Trivial if you are just dealing with my sample list.
But a list of 4096 entries. That’s going to be 4094 synchronization points.
Because they may take arbitrary time (e.g sorting [ 42, 15 ] takes a lot less time than sorting [ 11, 17 ] since no write is required) and these will vary wildly depending on subunit size, many of the cleaner/simpler solutions go out the window because of the cost of in-software parallelization (that is, things like thread management, mutexes, etc).
If you know you’re going to have a reasonable number of cores, you can afford to be a little less aggressive about your actual sorting: for instance, affording yourself the luxury of determining that subunits below a certain size are already sorted, and that two given subunits are already in order.
In my test code, I found it also became best to set upper and lower grain sizes for sub units. That is: once I got down to a subunit of 16 or less, I just ran a standard sort algorithm on that subunit. After that, it becomes possibly to trivially skip a merge:
But this proved not to be optimal in all cases.

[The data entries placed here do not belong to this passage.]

$ cat src/assert_macros.svh
// assertion macros for the page cache controller
// no dependencies; included by files that carry concurrent checks
`ifndef ASSERT_MACROS_SVH
`define ASSERT_MACROS_SVH
`ifndef SYNTH
`define LPC_ASSERT(lbl, clk, rstn, prop, msg) \
    lbl: assert property (@(posedge clk) disable iff (!rstn) prop) else $error(msg);
`define LPC_NEVER(lbl, clk, rstn, expr, msg) \
    lbl: assert property (@(posedge clk) disable iff (!rstn) !(expr)) else $error(msg);
`else
`define LPC_ASSERT(lbl, clk, rstn, prop, msg)
`define LPC_NEVER(lbl, clk, rstn, expr, msg)
`endif
`endif

$ cat src/lpc_pkg.sv
// constants, widths and shared types of the page cache controller
// no dependencies; used by the interfaces, the slot compare unit and the top level
package lpc_pkg;

    localparam int SLOT_COUNT   = 16;
    localparam int PAGE_BYTES   = 256;
    localparam int MEMORY_BYTES = 1048576;

    localparam int ADDR_W  = 32;
    localparam int STAMP_W = 32;
    localparam int PAGE_FW = 12;
    localparam int OFF_FW  = 8;
    localparam int SLOT_FW = 4;

    localparam int SLOT_W = (SLOT_COUNT > 1) ? $clog2(SLOT_COUNT) : 1;
    localparam int OFF_W  = $clog2(PAGE_BYTES);

    localparam logic [ADDR_W-1:0] MEM_LIMIT = ADDR_W'(MEMORY_BYTES);
    localparam logic [ADDR_W-1:0] ADDR_FOLD = ADDR_W'(MEMORY_BYTES - 1);
    localparam logic [ADDR_W-1:0] OFF_MASK  = ADDR_W'(PAGE_BYTES - 1);
    localparam logic [SLOT_W-1:0] SLOT_TOP  = SLOT_W'(SLOT_COUNT - 1);

    typedef logic [PAGE_FW-1:0] t_page;
    typedef logic [STAMP_W-1:0] t_stamp;
    typedef logic [SLOT_W-1:0]  t_slot_idx;

    typedef enum logic [2:0] {
        ST_IDLE = 3'b001,
        ST_SCAN = 3'b010,
        ST_DONE = 3'b100
    } t_state;

    typedef struct packed {
        t_page  page_q;
        t_page  page_key;
        logic   present;
        t_stamp stamp_q;
        logic   vic_set;
        logic   vic_present;
        t_stamp vic_stamp;
    } t_cmp_in;

    typedef struct packed {
        logic hit;
        logic take;
    } t_cmp_res;

endpackage

$ cat src/lpc_in_if.sv
// access channel: valid/ready handshake carrying one access item
// depends on lpc_pkg for field widths
interface lpc_in_if;
    logic                       valid;
    logic                       ready;
    logic [lpc_pkg::ADDR_W-1:0]  address;
    logic                       is_write;
    logic [lpc_pkg::STAMP_W-1:0] time_stamp;

    modport source (output valid, address, is_write, time_stamp, input ready);
    modport sink   (input valid, address, is_write, time_stamp, output ready);
endinterface

$ cat src/lpc_out_if.sv
// result channel: valid/ready handshake carrying one lookup result item
// depends on lpc_pkg for field widths
interface lpc_out_if;
    logic                       valid;
    logic                       ready;
    logic                       fault;
    logic                       hit;
    logic [lpc_pkg::SLOT_FW-1:0] slot;
    logic [lpc_pkg::OFF_FW-1:0]  page_offset;
    logic                       writeback_valid;
    logic [lpc_pkg::PAGE_FW-1:0] writeback_page;
    logic                       fill_valid;
    logic [lpc_pkg::PAGE_FW-1:0] fill_page;

    modport source (output valid, fault, hit, slot, page_offset, writeback_valid,
                    writeback_page, fill_valid, fill_page, input ready);
    modport sink   (input valid, fault, hit, slot, page_offset, writeback_valid,
                    writeback_page, fill_valid, fill_page, output ready);
endinterface

$ cat src/lpc_slot_cmp.sv
// shared slot compare unit: page match and victim preference for one slot
// depends on lpc_pkg for t_cmp_in and t_cmp_res
module lpc_slot_cmp (
    input  lpc_pkg::t_cmp_in  i_cmp,
    output lpc_pkg::t_cmp_res o_res
);

    always_comb begin
        o_res.hit  = i_cmp.present && (i_cmp.page_q == i_cmp.page_key);
        o_res.take = !i_cmp.vic_set || !i_cmp.present
                     || (i_cmp.vic_present && (i_cmp.stamp_q < i_cmp.vic_stamp));
    end

endmodule

$ cat src/lru_page_cache_controller.sv
// top level of the fully associative lru page cache map
// depends on lpc_pkg, lpc_in_if, lpc_out_if, lpc_slot_cmp and assert_macros.svh
//
// channel   dir  port    fields
// access    in   i_acc   address, is_write, time_stamp
// result    out  o_res   fault, hit, slot, page_offset, writeback_valid/page,
//                        fill_valid/page
//
// one slot is compared per cycle, highest index first, through one compare unit
// a miss compares every slot; a hit in slot k ends the scan after slot k
// a fault skips the scan and touches no slot
// ready only while idle; a finished item waits in the state until the result
// register is free, and the result register holds through any stall
// synchronous active-low reset clears valid and dirty bits; pages and stamps
// are read only behind a valid bit
module lru_page_cache_controller (
    input  logic            i_clk,
    input  logic            i_rst_n,
    lpc_in_if.sink          i_acc,
    lpc_out_if.source       o_res
);

`include "assert_macros.svh"

    lpc_pkg::t_state    r_state;
    lpc_pkg::t_state    n_state;

    lpc_pkg::t_page     r_page;
    logic [lpc_pkg::OFF_FW-1:0] r_off;
    logic               r_wr;
    lpc_pkg::t_stamp    r_now;
    logic               r_fault;

    lpc_pkg::t_slot_idx r_rd_idx;
    logic               r_rd_more;
    logic               r_cmp_vld;
    lpc_pkg::t_slot_idx r_cmp_idx;

    logic               r_vic_set;
    lpc_pkg::t_slot_idx r_vic_idx;
    logic               r_vic_present;
    logic               r_vic_dirty;
    lpc_pkg::t_page     r_vic_page;
    lpc_pkg::t_stamp    r_vic_stamp;

    logic               r_found;
    lpc_pkg::t_slot_idx r_use_idx;

    logic [lpc_pkg::SLOT_COUNT-1:0] r_present;
    logic [lpc_pkg::SLOT_COUNT-1:0] r_dirty;

    lpc_pkg::t_page     mem_page  [lpc_pkg::SLOT_COUNT];
    lpc_pkg::t_stamp    mem_stamp [lpc_pkg::SLOT_COUNT];
    lpc_pkg::t_page     r_pg_q;
    lpc_pkg::t_stamp    r_st_q;

    logic               r_out_vld;
    logic               r_out_fault;
    logic               r_out_hit;
    logic [lpc_pkg::SLOT_FW-1:0] r_out_slot;
    logic [lpc_pkg::OFF_FW-1:0]  r_out_off;
    logic               r_out_wb_vld;
    lpc_pkg::t_page     r_out_wb_page;
    logic               r_out_fill_vld;
    lpc_pkg::t_page     r_out_fill_page;

    logic                        w_accept;
    logic                        w_fault;
    logic [lpc_pkg::ADDR_W-1:0]  w_masked;
    lpc_pkg::t_page              w_page;
    logic [lpc_pkg::OFF_FW-1:0]  w_off;
    logic                        w_free;
    logic                        w_finish;
    lpc_pkg::t_slot_idx          w_use;
    logic                        w_wb;
    lpc_pkg::t_cmp_in            w_cmp_in;
    lpc_pkg::t_cmp_res           w_cmp;

    assign i_acc.ready = (r_state == lpc_pkg::ST_IDLE);
    assign w_accept    = i_acc.valid && i_acc.ready;
    assign w_fault     = i_acc.address > lpc_pkg::MEM_LIMIT;
    assign w_masked    = i_acc.address & lpc_pkg::ADDR_FOLD;
    assign w_page      = lpc_pkg::PAGE_FW'(w_masked >> lpc_pkg::OFF_W);
    assign w_off       = lpc_pkg::OFF_FW'(w_masked & lpc_pkg::OFF_MASK);

    assign w_free   = !r_out_vld || o_res.ready;
    assign w_finish = (r_state == lpc_pkg::ST_DONE) && w_free;
    assign w_use    = r_found ? r_use_idx : r_vic_idx;
    assign w_wb     = !r_fault && !r_found && r_vic_present && r_vic_dirty;

    always_comb begin
        w_cmp_in.page_q      = r_pg_q;
        w_cmp_in.page_key    = r_page;
        w_cmp_in.present     = r_present[r_cmp_idx];
        w_cmp_in.stamp_q     = r_st_q;
        w_cmp_in.vic_set     = r_vic_set;
        w_cmp_in.vic_present = r_vic_present;
        w_cmp_in.vic_stamp   = r_vic_stamp;
    end

    lpc_slot_cmp u_cmp (
        .i_cmp (w_cmp_in),
        .o_res (w_cmp)
    );

    always_comb begin
        n_state = r_state;
        case (r_state)
            lpc_pkg::ST_IDLE: begin
                if (w_accept) begin
                    n_state = w_fault ? lpc_pkg::ST_DONE : lpc_pkg::ST_SCAN;
                end
            end
            lpc_pkg::ST_SCAN: begin
                if (r_cmp_vld && (w_cmp.hit || (r_cmp_idx == '0))) begin
                    n_state = lpc_pkg::ST_DONE;
                end
            end
            lpc_pkg::ST_DONE: begin
                if (w_free) begin
                    n_state = lpc_pkg::ST_IDLE;
                end
            end
            default: n_state = lpc_pkg::ST_IDLE;
        endcase
    end

    // slot page and stamp store
    always_ff @(posedge i_clk) begin
        if ((r_state == lpc_pkg::ST_SCAN) && r_rd_more) begin
            r_pg_q <= mem_page[r_rd_idx];
            r_st_q <= mem_stamp[r_rd_idx];
        end
        if (w_finish && !r_fault) begin
            if (!r_found) begin
                mem_page[w_use] <= r_page;
            end
            mem_stamp[w_use] <= r_now;
        end
    end

    // item fields, scan datapath and result register
    always_ff @(posedge i_clk) begin
        if (w_accept) begin
            r_page   <= w_page;
            r_off    <= w_off;
            r_wr     <= i_acc.is_write;
            r_now    <= i_acc.time_stamp;
            r_fault  <= w_fault;
            r_rd_idx <= lpc_pkg::SLOT_TOP;
        end else if ((r_state == lpc_pkg::ST_SCAN) && r_rd_more && (r_rd_idx != '0)) begin
            r_rd_idx <= r_rd_idx - 1'b1;
        end
        if (r_state == lpc_pkg::ST_SCAN) begin
            r_cmp_idx <= r_rd_idx;
            if (r_cmp_vld && w_cmp.hit) begin
                r_use_idx <= r_cmp_idx;
            end
            if (r_cmp_vld && !w_cmp.hit && w_cmp.take) begin
                r_vic_idx     <= r_cmp_idx;
                r_vic_present <= r_present[r_cmp_idx];
                r_vic_dirty   <= r_dirty[r_cmp_idx];
                r_vic_page    <= r_pg_q;
                r_vic_stamp   <= r_st_q;
            end
        end
        if (w_finish) begin
            r_out_fault     <= r_fault;
            r_out_hit       <= !r_fault && r_found;
            r_out_slot      <= r_fault ? '0 : lpc_pkg::SLOT_FW'(w_use);
            r_out_off       <= r_fault ? '0 : r_off;
            r_out_wb_vld    <= w_wb;
            r_out_wb_page   <= w_wb ? r_vic_page : '0;
            r_out_fill_vld  <= !r_fault && !r_found;
            r_out_fill_page <= (!r_fault && !r_found) ? r_page : '0;
        end
    end

    // control state
    always_ff @(posedge i_clk) begin
        if (!i_rst_n) begin
            r_state   <= lpc_pkg::ST_IDLE;
            r_rd_more <= 1'b0;
            r_cmp_vld <= 1'b0;
            r_vic_set <= 1'b0;
            r_found   <= 1'b0;
            r_present <= '0;
            r_dirty   <= '0;
            r_out_vld <= 1'b0;
        end else begin
            r_state <= n_state;
            if (w_accept) begin
                r_rd_more <= 1'b1;
                r_cmp_vld <= 1'b0;
                r_vic_set <= 1'b0;
                r_found   <= 1'b0;
            end else if (r_state == lpc_pkg::ST_SCAN) begin
                r_cmp_vld <= r_rd_more;
                if (r_rd_idx == '0) begin
                    r_rd_more <= 1'b0;
                end
                if (r_cmp_vld && w_cmp.hit) begin
                    r_found <= 1'b1;
                end
                if (r_cmp_vld && !w_cmp.hit && w_cmp.take) begin
                    r_vic_set <= 1'b1;
                end
            end
            if (w_finish && !r_fault) begin
                r_present[w_use] <= 1'b1;
                r_dirty[w_use]   <= r_found ? (r_dirty[w_use] | r_wr) : r_wr;
            end
            if (w_finish) begin
                r_out_vld <= 1'b1;
            end else if (o_res.ready) begin
                r_out_vld <= 1'b0;
            end
        end
    end

    assign o_res.valid           = r_out_vld;
    assign o_res.fault           = r_out_fault;
    assign o_res.hit             = r_out_hit;
    assign o_res.slot            = r_out_slot;
    assign o_res.page_offset     = r_out_off;
    assign o_res.writeback_valid = r_out_wb_vld;
    assign o_res.writeback_page  = r_out_wb_page;
    assign o_res.fill_valid      = r_out_fill_vld;
    assign o_res.fill_page       = r_out_fill_page;

    `LPC_ASSERT(a_accept_leaves_idle, i_clk, i_rst_n,
                w_accept |=> (r_state != lpc_pkg::ST_IDLE), "accepted item did not start")
    `LPC_NEVER(a_hit_and_fill, i_clk, i_rst_n,
               r_out_vld && r_out_hit && r_out_fill_vld, "hit with fill request")
    `LPC_NEVER(a_wb_without_fill, i_clk, i_rst_n,
               r_out_vld && r_out_wb_vld && !r_out_fill_vld, "writeback without fill")
    `LPC_ASSERT(a_present_sticky, i_clk, i_rst_n,
                1'b1 |=> (($past(r_present) & ~r_present) == '0), "slot lost its valid bit")

endmodule

$ cat src/flat_wrapper.sv
// flat-port wrapper written by rule: the top's interface ports become plain ports
module lru_page_cache_controller_flat 
  (i_clk, i_rst_n, i_acc_valid, i_acc_address, i_acc_is_write, i_acc_time_stamp, i_acc_ready, o_res_valid, o_res_fault, o_res_hit, o_res_slot, o_res_page_offset, o_res_writeback_valid, o_res_writeback_page, o_res_fill_valid, o_res_fill_page, o_res_ready);
  lpc_in_if i_acc_i ();
  lpc_out_if o_res_i ();
  input  logic i_clk;
  input  logic i_rst_n;
  input wire logic [$bits(i_acc_i.valid)-1:0] i_acc_valid;
  input wire logic [$bits(i_acc_i.address)-1:0] i_acc_address;
  input wire logic [$bits(i_acc_i.is_write)-1:0] i_acc_is_write;
  input wire logic [$bits(i_acc_i.time_stamp)-1:0] i_acc_time_stamp;
  output wire logic [$bits(i_acc_i.ready)-1:0] i_acc_ready;
  output wire logic [$bits(o_res_i.valid)-1:0] o_res_valid;
  output wire logic [$bits(o_res_i.fault)-1:0] o_res_fault;
  output wire logic [$bits(o_res_i.hit)-1:0] o_res_hit;
  output wire logic [$bits(o_res_i.slot)-1:0] o_res_slot;
  output wire logic [$bits(o_res_i.page_offset)-1:0] o_res_page_offset;
  output wire logic [$bits(o_res_i.writeback_valid)-1:0] o_res_writeback_valid;
  output wire logic [$bits(o_res_i.writeback_page)-1:0] o_res_writeback_page;
  output wire logic [$bits(o_res_i.fill_valid)-1:0] o_res_fill_valid;
  output wire logic [$bits(o_res_i.fill_page)-1:0] o_res_fill_page;
  input wire logic [$bits(o_res_i.ready)-1:0] o_res_ready;
  assign i_acc_i.valid = i_acc_valid;
  assign i_acc_i.address = i_acc_address;
  assign i_acc_i.is_write = i_acc_is_write;
  assign i_acc_i.time_stamp = i_acc_time_stamp;
  assign i_acc_ready = i_acc_i.ready;
  assign o_res_valid = o_res_i.valid;
  assign o_res_fault = o_res_i.fault;
  assign o_res_hit = o_res_i.hit;
  assign o_res_slot = o_res_i.slot;
  assign o_res_page_offset = o_res_i.page_offset;
  assign o_res_writeback_valid = o_res_i.writeback_valid;
  assign o_res_writeback_page = o_res_i.writeback_page;
  assign o_res_fill_valid = o_res_i.fill_valid;
  assign o_res_fill_page = o_res_i.fill_page;
  assign o_res_i.ready = o_res_ready;
  lru_page_cache_controller u_core (.i_clk(i_clk), .i_rst_n(i_rst_n), .i_acc(i_acc_i), .o_res(o_res_i));
endmodule
$ cat config.mk
export PLATFORM = sky130hd
export DESIGN_NAME = lru_page_cache_controller_flat
export DESIGN_NICKNAME = d
export VERILOG_FILES = /design/src/lpc_pkg.sv /design/src/lpc_in_if.sv /design/src/lpc_out_if.sv /design/src/lpc_slot_cmp.sv /design/src/lru_page_cache_controller.sv /design/src/flat_wrapper.sv
export VERILOG_INCLUDE_DIRS = /design/src /design/src/src
export SDC_FILE = /design/constraint.sdc
export NUM_CORES = 1
export LEC_CHECK = 0
export BUFFER_PORTS_ARGS = -buffer_cell sky130_fd_sc_hd__buf_2
export CAP_MARGIN = 40
export CORE_ASPECT_RATIO = 1.4
export CORE_UTILIZATION = 60
export CTS_CLUSTER_SIZE = 8
export DETAILED_ROUTE_END_ITERATION = 8
export HOLD_SLACK_MARGIN = 0.05
export PLACE_DENSITY = 0.87
export SLEW_MARGIN = 20
export SYNTH_ARGS = -nofsm -noshare
export SYNTH_HDL_FRONTEND = slang
export SYNTH_SLANG_ARGS = --single-unit
$ cat constraint.sdc
create_clock -name i_clk -period 14.54 [get_ports i_clk]
set_clock_uncertainty 0.15 [all_clocks]
set_input_delay 0.727 -clock i_clk [delete_from_list [all_inputs] [get_ports i_clk]]
set_output_delay 0.727 -clock i_clk [all_outputs]
set_load 0.02 [all_outputs]
==> flow_summary_export.csv <==
group,metric,value,unit
clock_tree,numCtsBuffers,136,
yosys,synthCells,1647,
sta,hold_viol,0,
critical_path,crit_arrival,4.00,ns
sta,worst_slew_pin_slew,1.07,ns
floorplan,die_h,291,µm
pwr,irDropWorstVdd,0.0990,mV
detailed_routing,vias,18417,
detailed_routing,drtAntennaViolNets,0,
critical_path,r2r-start,"u_core.r_rd_idx[0]",
global_route,grt_max_degree,65,
floorplan,die-area,0.0608,mm²
placed_design,gp_congestion,0.894,
yosys,async_flop_share,0,
clock_tree,clkSlewWorstSetupHoldPaths,0.05,ns
sta,max_freq,0.268,GHz
floorplan,coreArea,0.0589,mm²
clock_tree,htreeDepth,4,
yosys,synth-xor-area-share,0.00342,
sta,slew_violations,0,
critical_path,required,14.81,ns
finish,nFillCells,3184,
yosys,synthSimpleGateAreaFrac,0.0252,
global_route,grt_first_pass_wirelength,131000,µm
yosys,synth_top_cell_by_area,"edfxtp_1",
hold_path,hold_class,"input port to flip-flop",
sta,finalCriticalPeriod,3.72,ns
critical_path,crit_type,"flip-flop to flip-flop",
yosys,ys.flop_type,"edfxtp_1",
critical_path,worstSetupEndpointType,"flip-flop",
yosys,synthTopCellsByArea,"edfxtp_1 75%, mux4_2 14%, dfxtp_1 2.5%, ha_1 1.1%, inv_1 0.61%",
floorplan,io_pins,111,
clock_tree,cts_sinks,944,
clock_tree,max-clock-path-buffers,3,
status,outcome,"finished, final reports clean",
pwr,power.static_leakage,0.0141,µW
sta,rsz0062_at_grt,"false",
yosys,synthAdderAreaFrac,0.0112,
hold_path,hold_end,"u_core.r_now[20]",
placed_design,place_inst,2485,
detailed_routing,route.detailed.drc,0,
flow_run,max_cap_violations,0,
yosys,yosysWarnings,0,
placed_design,dp_slack,10.80,ns
sta,slew_headroom,0.280,
clock_tree,clockRootBuffer,"clkbuf_16",
critical_path,reg2reg_depth,5,
detailed_routing,wl,89900,µm
hold_path,worstHoldStart,"i_acc_time_stamp[20]",
detailed_routing,post_drt_wl_per_cell,33.5,µm
finish,drive_above_1_share,0.295,
finish,layout_commonest_cell,"edfxtp_1",
yosys,synth_nets,1748,
global_route,grt_usage,0.304,
clock_tree,cts_setup_buffers,0,
placed_design,port_buffers,110,
critical_path,worstSetupStartpointType,"flip-flop",
detailed_routing,drtPass1Iterations,6,
sta,final.setup.worst_slack,10.82,ns
sta,finalSetupTns,0,ns
floorplan,chipWidth,209,µm
detailed_routing,drt-initial-drc-count,2322,
sta,setup_viol,0,
global_route,gr-total-overflow,0,
yosys,seq_area_frac_synth,0.778,
global_route,first_global_vias,19781,
sta,fin_crit_sh,0.256,
yosys,synth_cell_types,57,
yosys,synth_edf_count,900,
sta,hold-worst-slack,0.0788,ns
floorplan,rows,105,
yosys,syn-cell-area,0.0359,mm²
critical_path,rr_endpoint,"u_core.r_st_q[10]",
critical_path,r2r_slack,10.82,ns
finish,n_antenna_cell,0,
floorplan,start_util,0.610,
clock_tree,cts_tree,"done",
yosys,yosys-mux-area-fraction,0.149,
global_route,antenna_found_initial,0,
yosys,synth_top_area_frac,0.753,
critical_path,cp_max_fo,34,
yosys,synth.avg_cell_area,21.8,µm²
yosys,synth_top_family_by_area,"multiplexers",
pwr,power,6180,µW
yosys,synth_compound_area_frac,0.0193,
detailed_routing,via_per_inst,6.86,
yosys,synth-seq-cells,944,
clock_tree,insertion_delay,0.70,ns
placed_design,hpwlAfterDp,44400,µm
finish,layout_common_cells,"900 x edfxtp_1, 229 x mux4_2, 139 x clkbuf_16",
finish,area_growth,16.2,%
hold_path,hold-path-cell-count,1,
finish,instances_no_fill,2686,
finish,final_nets,1998,
pwr,power_density,148,mW/mm²
## worst max-delay path, cell delays in order, from the launching register on
cell	delay, ns
dfxtp_4	0.68
buf_4	0.49
buf_16	0.29
buf_4	0.64
mux4_2	0.63
mux4_2	0.50
## worst max path at each step
stage	startpoint	end	slack, ns	cells past startpoint
global placement	u_core.r_rd_idx[0]	u_core.r_st_q[19]	10.12	4
detailed placement	u_core.r_rd_idx[0]	u_core.r_st_q[8]	10.80	5
floorplan	u_core.r_state[2]	u_core.r_vic_dirty	6.54	4
global route	u_core.r_rd_idx[0]	u_core.r_st_q[10]	10.58	5
CTS	u_core.r_rd_idx[0]	u_core.r_st_q[29]	10.75	5
finish	u_core.r_rd_idx[0]	u_core.r_st_q[10]	10.82	5
## power by group
part / internal [µW] / switching (µW)
Clock: 1720 / 1130
Sequential: 3090 / 99.8
Combinational: 68.5 / 80.4
## timing repair
item,4_1_cts,5_1_grt
hold buffers,20,0
endpoints found under the hold margin,20,0
resized for setup,0,0
## routing by layer
| layer | track usage | share of wire | vias to the layer above |
|---|---|---|---|
| li1 | - | - | 7246 |
| met1 | 0.363 | 0.34 | 9534 |
| met2 | 0.532 | 0.53 | 1346 |
| met3 | 0.0500 | 0.081 | 291 |
| met4 | 0.161 | 0.047 | 0 |
| met5 | 0 | 0 | - |
## per-stage QoR
step / cell area, µm² / util
6_report: 41700 / 0.709
5_1_grt: 41700 / 0.709
4_1_cts: 41600 / 0.708
3_5_place_dp: 37700 / 0.640
3_3_place_gp: 37400 / 0.635
2_1_floorplan: 35900 / -
## registers in the layout (all words and copies together), names as in the netlist, 4 cells and up
register	flops
u_core.o_res.writeback_page	12
u_core.r_off	8
u_core.r_use_idx	4
u_core.o_res.fill_page	12
u_core.r_present	16
u_core.r_pg_q	12
u_core.mem_stamp	512
u_core.r_vic_page	12
u_core.r_dirty	16
u_core.r_vic_idx	4
u_core.o_res.page_offset	8
u_core.r_cmp_idx	4
u_core.r_now	32
u_core.r_page	12
u_core.o_res.slot	4
u_core.mem_page	192
u_core.r_st_q	32
u_core.r_vic_stamp	32
u_core.r_rd_idx	4
## layout make-up
cell class | instances | area [µm²] | share of cell area
Timing Repair Buffer | 177 | 1300 | 0.0312
Clock inverter | 13 | 205 | 0.00492
Inverter | 66 | 268 | 0.00642
Sequential cell | 944 | 27900 | 0.669
Tap cell | 749 | 937 | 0.0225
Multi-Input combinational cell | 572 | 7500 | 0.180
Clock buffer | 165 | 3580 | 0.0857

I also spent a chunk of time trying to understand the bitonic merge sort. It seemed to me that it should be capable of dealing with workloads of arbitrary sizes by for some reason my experimental versions would only work with ^2 sized lists. Grr.
I suspect this was probably down to me doing a direct access on data rather than taking a value before an operation.
Obviously the divide-and-conquer aspect makes parallelization a great boon to sort performance; but conversely the parallelization only provides solutions for subsets. You’re [almost] always going to wind up with a serial merge of the largest possible dataset, hehe :) (Since my knowledge of sorting algorithms is extremely limited, there may be algorithms that actually don’t)
I really enjoyed my experiment with Python, particularly the ease with which I got matplotlib up and running given that it was only the second or third time I’d ever used Python!
In particular, I have a wee bit of a phobia when it comes to visualization tools. It comes from the fact that almost every visualization tool I’ve ever tried documents itself thusly:
Step 1. How to include the library.
{easy stuff}
Step 2. How to create an image.
{easy still!}
Step 3. How to do kick-ass awesome graphical stuff
{really fricken complex stuff full of graphics terminology like rasterization, compression styles, etc etc}
Step 4. How to draw a complex pie chart with blah blah blah
…
Step 99. How to draw a couple of lines, why are you wasting our time pissant?
[description in terms of steps 4 thru 98]
But matplotlib cut straight to the point. (Well, ok, I then had to figure out how to make an interactive chart so that I could update the same figure each frame of iteration, but that reasonably well covered in the FAQ; plt.ion()).
So I’m still confused…
On a normal processor with N cores, I seriously doubt the mutex overhead would be prohibitive for the *one* lock you have to take to wait on the first sort of the subsequences.
I mean, do you *really* need to worry about load balancing for the sorting of the different chunks? That seems about as likely as you are to worry about the worst-case performance of quicksort… Just do them serially. If you know you don’t have more workers, there’s just additional overhead in further subdivision. And because you’ve now cut the length of the sequence that needs to be sorted serially by N, you’ve cut the worst-case scenario by a factor N^2 so it’s much “less worst” now compared to the serial case before. And even if you do the subsequent merging *totally serially*, that’s only a linear time operation.
Worrying about the edge cases seems a bit like premature optimization to me. Just do the straightforward parallelization and see if it’s good enough… ;-)
I meant to add: If you were doing this for a GPU-like massively data-parallel machine with very lightweight synchronization and switching, then you probably want another strategy.